++++ Records shown ++++

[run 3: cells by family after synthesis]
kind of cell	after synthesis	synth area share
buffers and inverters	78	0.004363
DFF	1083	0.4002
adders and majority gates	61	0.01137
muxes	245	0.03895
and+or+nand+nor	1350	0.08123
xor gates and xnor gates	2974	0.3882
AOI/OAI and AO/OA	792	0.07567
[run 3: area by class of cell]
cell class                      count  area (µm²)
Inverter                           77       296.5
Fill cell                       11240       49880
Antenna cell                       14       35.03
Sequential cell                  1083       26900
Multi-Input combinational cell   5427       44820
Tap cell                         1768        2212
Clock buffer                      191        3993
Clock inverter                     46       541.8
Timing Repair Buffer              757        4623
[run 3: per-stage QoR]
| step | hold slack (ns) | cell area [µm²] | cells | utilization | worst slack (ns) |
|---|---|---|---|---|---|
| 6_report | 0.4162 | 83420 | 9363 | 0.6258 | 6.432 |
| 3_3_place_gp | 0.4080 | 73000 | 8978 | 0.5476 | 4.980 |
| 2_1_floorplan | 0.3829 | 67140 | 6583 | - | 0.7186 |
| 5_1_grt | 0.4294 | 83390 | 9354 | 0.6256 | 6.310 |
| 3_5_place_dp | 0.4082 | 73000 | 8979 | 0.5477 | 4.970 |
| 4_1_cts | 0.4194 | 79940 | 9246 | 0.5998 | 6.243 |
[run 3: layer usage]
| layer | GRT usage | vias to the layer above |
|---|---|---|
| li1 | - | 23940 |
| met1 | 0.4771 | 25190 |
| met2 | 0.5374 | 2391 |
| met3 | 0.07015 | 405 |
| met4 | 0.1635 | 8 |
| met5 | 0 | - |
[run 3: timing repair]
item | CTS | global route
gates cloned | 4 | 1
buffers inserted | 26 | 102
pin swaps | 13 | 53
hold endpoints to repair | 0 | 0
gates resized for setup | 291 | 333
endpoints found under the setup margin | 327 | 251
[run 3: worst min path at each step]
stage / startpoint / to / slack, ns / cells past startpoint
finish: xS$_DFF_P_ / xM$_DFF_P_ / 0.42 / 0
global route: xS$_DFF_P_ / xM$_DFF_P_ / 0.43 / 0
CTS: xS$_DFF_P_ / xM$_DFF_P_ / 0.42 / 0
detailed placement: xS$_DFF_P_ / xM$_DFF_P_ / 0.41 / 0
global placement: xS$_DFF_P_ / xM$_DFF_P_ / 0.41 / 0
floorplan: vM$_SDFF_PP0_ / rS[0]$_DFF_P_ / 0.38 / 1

++++
++++ Records shown ++++

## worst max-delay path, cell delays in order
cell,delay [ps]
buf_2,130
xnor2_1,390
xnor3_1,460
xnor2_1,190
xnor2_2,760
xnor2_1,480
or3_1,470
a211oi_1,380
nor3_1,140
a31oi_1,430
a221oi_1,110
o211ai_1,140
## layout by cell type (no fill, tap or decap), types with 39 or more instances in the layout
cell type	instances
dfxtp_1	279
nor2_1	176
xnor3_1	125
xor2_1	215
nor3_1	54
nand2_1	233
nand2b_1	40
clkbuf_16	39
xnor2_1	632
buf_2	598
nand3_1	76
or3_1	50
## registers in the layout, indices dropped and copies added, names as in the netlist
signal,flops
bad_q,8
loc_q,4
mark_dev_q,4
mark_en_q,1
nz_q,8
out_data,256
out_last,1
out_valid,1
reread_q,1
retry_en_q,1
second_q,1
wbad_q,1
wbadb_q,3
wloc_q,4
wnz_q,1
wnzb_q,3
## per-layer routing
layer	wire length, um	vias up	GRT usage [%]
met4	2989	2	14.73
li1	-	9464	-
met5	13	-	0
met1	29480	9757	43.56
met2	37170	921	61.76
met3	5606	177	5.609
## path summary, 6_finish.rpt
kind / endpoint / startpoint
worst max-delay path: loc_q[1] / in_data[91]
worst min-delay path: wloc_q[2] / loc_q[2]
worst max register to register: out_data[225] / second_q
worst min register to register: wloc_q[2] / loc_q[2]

++++

__About this task__
Give back, word for word, only the lines above from the line holding "signal,flops" to the line holding "worst min register", both included.

__Solved exercise__
signal,flops
bad_q,8
loc_q,4
mark_dev_q,4
mark_en_q,1
nz_q,8
out_data,256
out_last,1
out_valid,1
reread_q,1
retry_en_q,1
second_q,1
wbad_q,1
wbadb_q,3
wloc_q,4
wnz_q,1
wnzb_q,3
## per-layer routing
layer	wire length, um	vias up	GRT usage [%]
met4	2989	2	14.73
li1	-	9464	-
met5	13	-	0
met1	29480	9757	43.56
met2	37170	921	61.76
met3	5606	177	5.609
## path summary, 6_finish.rpt
kind / endpoint / startpoint
worst max-delay path: loc_q[1] / in_data[91]
worst min-delay path: wloc_q[2] / loc_q[2]
worst max register to register: out_data[225] / second_q
worst min register to register: wloc_q[2] / loc_q[2]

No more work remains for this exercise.